Stored items
============
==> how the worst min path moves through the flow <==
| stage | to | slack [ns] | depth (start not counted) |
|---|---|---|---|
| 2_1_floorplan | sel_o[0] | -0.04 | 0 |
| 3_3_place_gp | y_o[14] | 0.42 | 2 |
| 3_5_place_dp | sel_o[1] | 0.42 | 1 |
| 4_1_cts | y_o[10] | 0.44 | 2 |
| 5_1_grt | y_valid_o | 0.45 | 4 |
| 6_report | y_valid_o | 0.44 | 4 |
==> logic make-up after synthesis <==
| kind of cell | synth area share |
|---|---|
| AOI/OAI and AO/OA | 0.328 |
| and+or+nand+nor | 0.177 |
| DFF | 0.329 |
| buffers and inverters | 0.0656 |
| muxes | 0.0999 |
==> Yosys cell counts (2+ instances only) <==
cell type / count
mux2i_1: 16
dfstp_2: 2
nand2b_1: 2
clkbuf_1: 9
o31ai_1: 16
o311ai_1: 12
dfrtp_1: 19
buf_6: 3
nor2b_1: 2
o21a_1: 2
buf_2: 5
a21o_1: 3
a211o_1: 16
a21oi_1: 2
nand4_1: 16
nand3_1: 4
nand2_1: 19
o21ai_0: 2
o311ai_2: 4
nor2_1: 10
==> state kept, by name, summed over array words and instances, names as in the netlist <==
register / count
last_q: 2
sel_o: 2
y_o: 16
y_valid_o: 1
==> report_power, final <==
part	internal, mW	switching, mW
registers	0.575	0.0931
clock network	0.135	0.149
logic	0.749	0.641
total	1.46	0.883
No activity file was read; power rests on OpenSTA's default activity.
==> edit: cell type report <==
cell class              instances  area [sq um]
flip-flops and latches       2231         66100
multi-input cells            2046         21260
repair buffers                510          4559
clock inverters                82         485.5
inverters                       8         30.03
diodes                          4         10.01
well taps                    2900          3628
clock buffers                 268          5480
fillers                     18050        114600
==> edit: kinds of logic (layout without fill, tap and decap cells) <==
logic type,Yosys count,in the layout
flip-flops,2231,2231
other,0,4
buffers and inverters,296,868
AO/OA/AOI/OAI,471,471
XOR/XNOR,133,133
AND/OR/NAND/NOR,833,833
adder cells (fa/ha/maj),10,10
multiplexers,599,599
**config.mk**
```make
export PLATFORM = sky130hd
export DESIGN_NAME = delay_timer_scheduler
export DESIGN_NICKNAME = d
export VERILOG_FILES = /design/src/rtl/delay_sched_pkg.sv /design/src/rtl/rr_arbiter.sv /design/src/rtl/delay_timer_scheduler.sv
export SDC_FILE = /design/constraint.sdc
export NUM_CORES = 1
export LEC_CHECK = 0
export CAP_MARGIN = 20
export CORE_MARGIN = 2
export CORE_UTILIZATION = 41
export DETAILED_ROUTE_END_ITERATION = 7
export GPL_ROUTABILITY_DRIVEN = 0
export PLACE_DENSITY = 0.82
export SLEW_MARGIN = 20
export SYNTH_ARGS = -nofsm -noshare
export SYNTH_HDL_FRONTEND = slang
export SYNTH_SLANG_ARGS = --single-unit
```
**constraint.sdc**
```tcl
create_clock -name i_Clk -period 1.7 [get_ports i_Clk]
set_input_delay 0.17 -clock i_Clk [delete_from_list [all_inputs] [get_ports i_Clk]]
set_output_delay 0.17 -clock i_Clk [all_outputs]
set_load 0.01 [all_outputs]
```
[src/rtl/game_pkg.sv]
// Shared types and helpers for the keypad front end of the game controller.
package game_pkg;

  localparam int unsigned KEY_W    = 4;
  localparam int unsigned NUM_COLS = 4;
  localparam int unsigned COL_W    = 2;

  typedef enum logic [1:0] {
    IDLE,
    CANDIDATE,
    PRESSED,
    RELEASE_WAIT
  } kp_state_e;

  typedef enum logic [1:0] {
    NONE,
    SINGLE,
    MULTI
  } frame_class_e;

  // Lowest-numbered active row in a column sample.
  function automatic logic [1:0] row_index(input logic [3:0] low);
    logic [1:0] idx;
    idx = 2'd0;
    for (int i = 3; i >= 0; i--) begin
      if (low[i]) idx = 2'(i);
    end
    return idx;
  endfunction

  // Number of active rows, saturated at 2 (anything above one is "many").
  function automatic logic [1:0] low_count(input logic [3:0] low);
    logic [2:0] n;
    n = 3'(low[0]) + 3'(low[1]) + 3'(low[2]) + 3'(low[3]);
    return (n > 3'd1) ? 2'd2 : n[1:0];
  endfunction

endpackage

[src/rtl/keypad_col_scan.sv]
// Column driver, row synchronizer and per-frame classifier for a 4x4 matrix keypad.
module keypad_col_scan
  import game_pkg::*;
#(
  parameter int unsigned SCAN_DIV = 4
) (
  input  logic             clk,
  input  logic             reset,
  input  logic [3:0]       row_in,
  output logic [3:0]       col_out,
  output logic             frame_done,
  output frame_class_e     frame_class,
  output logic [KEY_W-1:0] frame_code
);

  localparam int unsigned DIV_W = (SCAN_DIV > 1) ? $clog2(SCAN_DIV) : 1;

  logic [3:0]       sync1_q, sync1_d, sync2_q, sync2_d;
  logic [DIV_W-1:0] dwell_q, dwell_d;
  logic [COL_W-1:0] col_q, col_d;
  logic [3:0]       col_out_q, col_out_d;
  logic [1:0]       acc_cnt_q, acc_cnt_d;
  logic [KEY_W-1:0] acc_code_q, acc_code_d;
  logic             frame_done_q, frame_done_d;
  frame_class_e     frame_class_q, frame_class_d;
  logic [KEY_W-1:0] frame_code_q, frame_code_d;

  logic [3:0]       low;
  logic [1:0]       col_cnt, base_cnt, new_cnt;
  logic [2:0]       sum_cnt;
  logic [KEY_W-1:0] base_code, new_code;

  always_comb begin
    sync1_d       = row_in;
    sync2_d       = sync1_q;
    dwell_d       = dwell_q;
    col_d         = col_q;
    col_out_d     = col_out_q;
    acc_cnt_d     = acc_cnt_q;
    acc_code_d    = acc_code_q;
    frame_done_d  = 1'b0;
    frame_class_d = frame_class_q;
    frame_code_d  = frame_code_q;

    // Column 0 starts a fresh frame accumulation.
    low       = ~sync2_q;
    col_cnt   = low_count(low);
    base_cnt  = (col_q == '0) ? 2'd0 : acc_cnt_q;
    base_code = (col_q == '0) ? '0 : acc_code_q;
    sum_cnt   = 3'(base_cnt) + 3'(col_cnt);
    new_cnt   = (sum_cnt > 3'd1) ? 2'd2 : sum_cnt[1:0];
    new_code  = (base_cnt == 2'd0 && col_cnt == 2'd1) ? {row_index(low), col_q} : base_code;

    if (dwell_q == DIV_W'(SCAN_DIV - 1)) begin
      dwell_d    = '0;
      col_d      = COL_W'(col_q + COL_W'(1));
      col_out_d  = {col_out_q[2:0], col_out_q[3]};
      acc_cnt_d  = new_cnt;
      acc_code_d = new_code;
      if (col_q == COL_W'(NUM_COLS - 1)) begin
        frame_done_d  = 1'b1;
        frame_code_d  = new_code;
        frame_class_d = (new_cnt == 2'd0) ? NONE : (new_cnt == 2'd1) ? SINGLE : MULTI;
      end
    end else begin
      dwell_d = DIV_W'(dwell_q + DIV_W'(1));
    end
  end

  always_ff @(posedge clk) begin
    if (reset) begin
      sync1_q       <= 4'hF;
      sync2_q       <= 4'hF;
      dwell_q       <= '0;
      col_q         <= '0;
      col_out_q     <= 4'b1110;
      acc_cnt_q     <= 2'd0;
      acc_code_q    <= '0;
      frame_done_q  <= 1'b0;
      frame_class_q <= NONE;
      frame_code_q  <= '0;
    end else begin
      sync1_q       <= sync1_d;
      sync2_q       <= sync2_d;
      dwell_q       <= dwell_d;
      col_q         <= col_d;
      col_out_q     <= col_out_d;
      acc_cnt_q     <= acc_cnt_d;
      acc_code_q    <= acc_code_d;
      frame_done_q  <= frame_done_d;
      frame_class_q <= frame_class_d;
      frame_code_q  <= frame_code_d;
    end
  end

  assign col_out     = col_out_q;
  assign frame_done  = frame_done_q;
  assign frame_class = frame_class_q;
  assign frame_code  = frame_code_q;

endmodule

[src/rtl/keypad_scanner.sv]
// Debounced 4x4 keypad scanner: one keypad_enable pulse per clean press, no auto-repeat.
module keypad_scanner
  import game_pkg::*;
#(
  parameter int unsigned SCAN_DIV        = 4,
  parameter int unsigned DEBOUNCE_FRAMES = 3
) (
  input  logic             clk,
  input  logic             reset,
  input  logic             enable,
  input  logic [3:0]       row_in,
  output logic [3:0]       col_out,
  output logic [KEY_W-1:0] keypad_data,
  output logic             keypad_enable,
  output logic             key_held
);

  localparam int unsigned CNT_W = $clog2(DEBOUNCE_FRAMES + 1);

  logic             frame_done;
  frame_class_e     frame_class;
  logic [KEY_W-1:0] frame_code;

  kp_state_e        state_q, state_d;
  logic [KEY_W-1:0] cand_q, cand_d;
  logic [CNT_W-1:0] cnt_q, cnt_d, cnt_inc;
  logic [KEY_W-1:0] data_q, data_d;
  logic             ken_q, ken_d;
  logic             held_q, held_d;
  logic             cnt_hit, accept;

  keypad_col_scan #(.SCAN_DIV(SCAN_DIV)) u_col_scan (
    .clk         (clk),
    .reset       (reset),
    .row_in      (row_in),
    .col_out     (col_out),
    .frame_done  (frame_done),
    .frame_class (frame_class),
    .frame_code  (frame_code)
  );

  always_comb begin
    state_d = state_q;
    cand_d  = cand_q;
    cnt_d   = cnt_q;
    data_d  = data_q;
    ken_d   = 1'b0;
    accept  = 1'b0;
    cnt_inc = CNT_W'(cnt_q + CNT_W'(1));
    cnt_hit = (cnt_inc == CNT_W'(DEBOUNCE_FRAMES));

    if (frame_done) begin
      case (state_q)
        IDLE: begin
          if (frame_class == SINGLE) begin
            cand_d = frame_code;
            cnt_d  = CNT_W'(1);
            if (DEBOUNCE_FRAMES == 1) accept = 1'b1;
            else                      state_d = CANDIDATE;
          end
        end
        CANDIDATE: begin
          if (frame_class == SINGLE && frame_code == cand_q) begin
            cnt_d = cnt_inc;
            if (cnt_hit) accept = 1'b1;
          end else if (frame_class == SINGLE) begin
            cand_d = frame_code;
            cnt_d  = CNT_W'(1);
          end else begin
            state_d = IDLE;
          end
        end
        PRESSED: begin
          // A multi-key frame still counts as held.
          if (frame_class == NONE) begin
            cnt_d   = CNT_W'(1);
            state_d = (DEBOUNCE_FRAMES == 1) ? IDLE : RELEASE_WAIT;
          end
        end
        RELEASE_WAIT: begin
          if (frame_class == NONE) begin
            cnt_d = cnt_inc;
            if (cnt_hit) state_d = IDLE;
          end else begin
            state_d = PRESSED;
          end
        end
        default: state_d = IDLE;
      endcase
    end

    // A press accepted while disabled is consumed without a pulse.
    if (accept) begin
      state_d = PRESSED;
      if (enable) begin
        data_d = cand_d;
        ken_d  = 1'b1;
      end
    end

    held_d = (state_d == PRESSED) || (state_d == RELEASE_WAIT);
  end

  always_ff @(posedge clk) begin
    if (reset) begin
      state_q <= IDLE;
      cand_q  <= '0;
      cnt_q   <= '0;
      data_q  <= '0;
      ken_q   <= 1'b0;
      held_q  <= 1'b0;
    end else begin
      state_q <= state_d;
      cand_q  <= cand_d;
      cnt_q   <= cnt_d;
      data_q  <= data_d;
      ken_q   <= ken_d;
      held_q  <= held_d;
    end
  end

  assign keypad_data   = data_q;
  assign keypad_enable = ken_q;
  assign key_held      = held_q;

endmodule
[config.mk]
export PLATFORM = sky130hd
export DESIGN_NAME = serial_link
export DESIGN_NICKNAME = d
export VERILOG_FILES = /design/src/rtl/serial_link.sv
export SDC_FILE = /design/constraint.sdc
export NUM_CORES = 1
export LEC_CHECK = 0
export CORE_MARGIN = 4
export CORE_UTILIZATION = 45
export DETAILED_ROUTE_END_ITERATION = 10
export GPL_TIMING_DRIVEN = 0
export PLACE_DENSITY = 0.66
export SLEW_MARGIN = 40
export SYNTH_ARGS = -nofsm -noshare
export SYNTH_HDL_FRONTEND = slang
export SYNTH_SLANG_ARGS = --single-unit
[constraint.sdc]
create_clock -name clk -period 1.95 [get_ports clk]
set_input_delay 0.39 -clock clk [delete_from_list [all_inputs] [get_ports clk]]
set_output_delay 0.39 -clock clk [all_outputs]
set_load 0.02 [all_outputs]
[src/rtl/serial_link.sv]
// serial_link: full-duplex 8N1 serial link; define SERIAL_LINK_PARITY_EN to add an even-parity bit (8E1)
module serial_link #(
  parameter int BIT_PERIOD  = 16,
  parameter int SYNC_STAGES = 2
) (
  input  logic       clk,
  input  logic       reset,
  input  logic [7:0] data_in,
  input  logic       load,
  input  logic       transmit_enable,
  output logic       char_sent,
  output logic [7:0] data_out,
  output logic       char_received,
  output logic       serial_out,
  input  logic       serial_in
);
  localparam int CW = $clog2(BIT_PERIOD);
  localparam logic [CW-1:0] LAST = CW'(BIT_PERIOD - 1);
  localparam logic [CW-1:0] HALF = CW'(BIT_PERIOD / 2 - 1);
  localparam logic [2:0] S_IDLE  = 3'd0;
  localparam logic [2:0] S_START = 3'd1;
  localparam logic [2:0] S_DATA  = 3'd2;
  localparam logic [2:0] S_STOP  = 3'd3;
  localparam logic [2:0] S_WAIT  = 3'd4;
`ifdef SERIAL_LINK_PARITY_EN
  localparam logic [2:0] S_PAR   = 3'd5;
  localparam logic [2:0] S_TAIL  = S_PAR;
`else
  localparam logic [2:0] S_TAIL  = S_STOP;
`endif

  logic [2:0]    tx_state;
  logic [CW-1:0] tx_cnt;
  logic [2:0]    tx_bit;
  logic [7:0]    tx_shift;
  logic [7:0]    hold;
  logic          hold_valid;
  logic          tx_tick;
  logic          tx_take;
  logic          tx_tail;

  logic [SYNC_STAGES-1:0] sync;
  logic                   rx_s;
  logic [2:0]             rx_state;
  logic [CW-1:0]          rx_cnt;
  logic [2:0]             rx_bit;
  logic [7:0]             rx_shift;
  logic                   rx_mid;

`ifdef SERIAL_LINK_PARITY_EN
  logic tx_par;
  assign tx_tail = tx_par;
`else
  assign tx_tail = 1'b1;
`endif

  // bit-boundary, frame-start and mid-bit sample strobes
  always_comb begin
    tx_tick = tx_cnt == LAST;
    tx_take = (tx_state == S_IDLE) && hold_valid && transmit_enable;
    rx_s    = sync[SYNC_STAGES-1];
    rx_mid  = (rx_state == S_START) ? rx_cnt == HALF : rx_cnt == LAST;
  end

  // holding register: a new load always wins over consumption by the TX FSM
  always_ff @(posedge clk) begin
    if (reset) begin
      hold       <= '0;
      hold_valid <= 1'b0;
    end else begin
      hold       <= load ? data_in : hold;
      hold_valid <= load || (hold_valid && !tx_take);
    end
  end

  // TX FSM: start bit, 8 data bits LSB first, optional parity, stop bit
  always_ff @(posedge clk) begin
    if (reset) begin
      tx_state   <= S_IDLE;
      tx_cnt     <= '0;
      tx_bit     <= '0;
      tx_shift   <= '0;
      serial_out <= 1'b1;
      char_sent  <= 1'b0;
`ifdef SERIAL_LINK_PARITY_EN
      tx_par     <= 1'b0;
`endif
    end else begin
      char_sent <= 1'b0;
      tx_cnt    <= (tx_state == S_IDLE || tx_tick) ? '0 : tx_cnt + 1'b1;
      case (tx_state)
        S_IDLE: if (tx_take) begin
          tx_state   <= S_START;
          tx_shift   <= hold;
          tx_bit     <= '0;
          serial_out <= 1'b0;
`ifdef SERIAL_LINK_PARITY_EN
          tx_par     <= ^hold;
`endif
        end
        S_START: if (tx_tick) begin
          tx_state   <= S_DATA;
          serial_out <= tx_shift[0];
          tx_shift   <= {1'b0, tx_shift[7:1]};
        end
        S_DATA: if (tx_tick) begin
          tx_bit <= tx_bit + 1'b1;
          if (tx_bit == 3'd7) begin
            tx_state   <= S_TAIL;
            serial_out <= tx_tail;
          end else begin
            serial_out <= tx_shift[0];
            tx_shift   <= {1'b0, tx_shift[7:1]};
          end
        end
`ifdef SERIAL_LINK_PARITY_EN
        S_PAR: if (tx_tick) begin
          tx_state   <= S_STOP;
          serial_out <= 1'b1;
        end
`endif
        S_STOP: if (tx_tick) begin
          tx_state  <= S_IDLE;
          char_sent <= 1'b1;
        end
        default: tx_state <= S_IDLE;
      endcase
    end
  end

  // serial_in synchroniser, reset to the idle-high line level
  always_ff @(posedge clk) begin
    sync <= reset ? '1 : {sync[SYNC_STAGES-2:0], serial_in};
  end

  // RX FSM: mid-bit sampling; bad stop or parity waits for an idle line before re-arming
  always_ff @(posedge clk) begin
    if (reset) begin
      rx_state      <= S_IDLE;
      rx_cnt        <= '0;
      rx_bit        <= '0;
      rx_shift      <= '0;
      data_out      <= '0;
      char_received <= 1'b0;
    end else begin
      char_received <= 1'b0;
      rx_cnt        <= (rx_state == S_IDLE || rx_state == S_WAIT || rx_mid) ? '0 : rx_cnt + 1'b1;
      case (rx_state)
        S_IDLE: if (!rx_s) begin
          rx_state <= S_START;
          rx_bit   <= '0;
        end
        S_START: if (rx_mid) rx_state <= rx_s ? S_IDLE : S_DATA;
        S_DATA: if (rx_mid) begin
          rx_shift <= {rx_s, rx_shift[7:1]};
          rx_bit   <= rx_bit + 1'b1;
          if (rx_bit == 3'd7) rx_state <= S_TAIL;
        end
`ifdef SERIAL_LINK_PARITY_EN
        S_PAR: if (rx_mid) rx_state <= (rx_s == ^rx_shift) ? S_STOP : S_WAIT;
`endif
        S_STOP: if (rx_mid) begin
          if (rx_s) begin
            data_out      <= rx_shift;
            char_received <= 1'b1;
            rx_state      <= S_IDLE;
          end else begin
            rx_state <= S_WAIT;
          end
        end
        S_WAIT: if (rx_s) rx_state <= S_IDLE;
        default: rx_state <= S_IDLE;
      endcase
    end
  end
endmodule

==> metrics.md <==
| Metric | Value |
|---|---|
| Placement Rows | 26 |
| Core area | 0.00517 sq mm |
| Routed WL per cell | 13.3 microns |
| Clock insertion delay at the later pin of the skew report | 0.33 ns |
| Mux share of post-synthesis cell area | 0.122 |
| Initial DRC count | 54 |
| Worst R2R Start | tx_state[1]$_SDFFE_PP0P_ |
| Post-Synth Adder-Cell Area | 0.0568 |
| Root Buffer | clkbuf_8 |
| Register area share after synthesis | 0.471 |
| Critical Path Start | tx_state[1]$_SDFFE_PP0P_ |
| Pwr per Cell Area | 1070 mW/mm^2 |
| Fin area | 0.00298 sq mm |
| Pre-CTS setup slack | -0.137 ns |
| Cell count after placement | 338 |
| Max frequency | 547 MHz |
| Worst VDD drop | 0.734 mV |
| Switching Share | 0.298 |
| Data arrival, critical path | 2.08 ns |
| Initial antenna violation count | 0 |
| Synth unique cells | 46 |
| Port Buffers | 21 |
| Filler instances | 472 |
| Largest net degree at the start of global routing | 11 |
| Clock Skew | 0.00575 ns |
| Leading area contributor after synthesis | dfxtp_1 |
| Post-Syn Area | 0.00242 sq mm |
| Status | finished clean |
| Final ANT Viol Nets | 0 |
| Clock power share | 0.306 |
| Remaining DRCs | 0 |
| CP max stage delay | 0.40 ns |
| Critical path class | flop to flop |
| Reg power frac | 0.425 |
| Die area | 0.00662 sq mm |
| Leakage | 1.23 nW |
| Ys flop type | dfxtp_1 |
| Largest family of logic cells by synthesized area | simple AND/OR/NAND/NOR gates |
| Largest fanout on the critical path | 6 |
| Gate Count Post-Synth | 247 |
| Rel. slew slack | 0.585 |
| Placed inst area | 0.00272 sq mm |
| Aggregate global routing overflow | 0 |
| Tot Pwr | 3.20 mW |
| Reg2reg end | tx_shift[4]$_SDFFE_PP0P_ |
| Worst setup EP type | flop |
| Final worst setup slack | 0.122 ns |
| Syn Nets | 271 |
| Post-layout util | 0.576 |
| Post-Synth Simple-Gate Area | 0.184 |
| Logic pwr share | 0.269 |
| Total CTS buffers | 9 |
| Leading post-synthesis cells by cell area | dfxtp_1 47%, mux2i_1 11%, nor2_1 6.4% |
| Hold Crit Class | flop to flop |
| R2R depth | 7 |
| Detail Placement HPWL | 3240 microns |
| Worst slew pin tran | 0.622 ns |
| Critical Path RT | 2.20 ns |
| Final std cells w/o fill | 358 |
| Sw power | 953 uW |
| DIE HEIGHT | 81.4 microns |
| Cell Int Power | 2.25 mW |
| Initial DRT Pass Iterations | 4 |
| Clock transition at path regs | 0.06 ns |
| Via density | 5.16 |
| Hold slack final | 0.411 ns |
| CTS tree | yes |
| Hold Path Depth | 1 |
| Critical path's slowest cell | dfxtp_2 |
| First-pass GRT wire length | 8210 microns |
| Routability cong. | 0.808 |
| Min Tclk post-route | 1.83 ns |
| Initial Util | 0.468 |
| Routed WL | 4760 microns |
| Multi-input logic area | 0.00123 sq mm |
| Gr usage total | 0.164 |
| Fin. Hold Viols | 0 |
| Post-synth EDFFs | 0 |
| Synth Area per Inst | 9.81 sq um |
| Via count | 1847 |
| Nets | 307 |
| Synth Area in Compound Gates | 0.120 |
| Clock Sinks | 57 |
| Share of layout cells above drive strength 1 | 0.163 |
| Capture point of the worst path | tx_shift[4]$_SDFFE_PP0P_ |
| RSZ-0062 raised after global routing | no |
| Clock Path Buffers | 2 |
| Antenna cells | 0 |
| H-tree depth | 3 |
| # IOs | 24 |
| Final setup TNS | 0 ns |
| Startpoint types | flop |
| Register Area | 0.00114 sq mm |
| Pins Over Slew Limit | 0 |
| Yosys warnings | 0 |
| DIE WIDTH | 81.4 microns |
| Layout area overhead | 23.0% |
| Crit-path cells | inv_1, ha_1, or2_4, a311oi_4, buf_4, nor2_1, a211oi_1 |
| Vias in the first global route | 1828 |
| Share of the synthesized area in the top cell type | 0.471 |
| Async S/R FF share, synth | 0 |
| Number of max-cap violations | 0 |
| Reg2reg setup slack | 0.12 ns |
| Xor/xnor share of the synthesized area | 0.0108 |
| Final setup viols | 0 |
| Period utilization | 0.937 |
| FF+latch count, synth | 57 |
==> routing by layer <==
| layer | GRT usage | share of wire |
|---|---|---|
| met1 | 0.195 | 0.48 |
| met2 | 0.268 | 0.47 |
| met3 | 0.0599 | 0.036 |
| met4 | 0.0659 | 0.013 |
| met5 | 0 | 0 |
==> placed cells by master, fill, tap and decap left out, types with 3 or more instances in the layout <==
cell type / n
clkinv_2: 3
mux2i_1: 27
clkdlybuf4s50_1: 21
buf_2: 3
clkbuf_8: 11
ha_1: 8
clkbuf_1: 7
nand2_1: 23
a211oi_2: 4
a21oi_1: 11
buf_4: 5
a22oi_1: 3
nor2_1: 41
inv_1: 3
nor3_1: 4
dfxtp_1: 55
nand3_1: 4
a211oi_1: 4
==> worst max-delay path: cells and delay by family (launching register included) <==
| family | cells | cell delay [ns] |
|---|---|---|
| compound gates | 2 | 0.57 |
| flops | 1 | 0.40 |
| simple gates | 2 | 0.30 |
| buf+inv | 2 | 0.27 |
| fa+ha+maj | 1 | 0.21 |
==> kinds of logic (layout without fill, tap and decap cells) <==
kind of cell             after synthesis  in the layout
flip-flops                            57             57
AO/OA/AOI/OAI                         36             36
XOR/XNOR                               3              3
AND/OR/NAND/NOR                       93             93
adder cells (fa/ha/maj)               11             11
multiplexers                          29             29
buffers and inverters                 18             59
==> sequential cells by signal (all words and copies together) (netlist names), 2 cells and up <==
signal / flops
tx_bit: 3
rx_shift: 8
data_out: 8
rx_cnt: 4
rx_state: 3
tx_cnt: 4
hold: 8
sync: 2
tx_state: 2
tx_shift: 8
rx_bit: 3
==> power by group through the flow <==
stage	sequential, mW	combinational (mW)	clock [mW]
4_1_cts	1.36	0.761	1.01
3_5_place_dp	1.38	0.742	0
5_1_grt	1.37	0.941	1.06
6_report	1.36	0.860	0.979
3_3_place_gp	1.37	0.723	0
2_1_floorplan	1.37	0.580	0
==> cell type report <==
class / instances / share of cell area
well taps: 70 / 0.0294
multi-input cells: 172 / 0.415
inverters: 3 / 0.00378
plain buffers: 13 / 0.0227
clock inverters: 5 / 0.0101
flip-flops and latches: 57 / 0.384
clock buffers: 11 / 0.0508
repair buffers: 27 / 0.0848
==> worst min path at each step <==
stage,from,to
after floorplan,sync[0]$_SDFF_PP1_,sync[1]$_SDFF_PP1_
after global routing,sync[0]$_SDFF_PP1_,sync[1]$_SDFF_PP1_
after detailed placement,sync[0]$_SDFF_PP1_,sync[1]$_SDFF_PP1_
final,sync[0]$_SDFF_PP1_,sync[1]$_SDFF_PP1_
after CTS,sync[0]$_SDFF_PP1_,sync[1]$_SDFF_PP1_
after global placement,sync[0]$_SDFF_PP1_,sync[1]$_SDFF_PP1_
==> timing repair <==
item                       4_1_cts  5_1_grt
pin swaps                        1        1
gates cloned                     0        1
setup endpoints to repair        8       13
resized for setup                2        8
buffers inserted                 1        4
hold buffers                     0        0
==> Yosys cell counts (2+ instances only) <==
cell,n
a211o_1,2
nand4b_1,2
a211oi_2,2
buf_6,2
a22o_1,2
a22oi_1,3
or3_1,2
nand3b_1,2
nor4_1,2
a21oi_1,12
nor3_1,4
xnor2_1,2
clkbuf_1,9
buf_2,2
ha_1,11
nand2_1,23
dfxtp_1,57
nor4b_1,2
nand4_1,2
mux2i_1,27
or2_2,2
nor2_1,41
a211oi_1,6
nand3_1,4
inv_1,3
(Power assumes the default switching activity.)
============
EXERCISE: Working from the records above, tally the lines that contain "flops" and give only the total.

RESULT FOR THIS EXERCISE: 6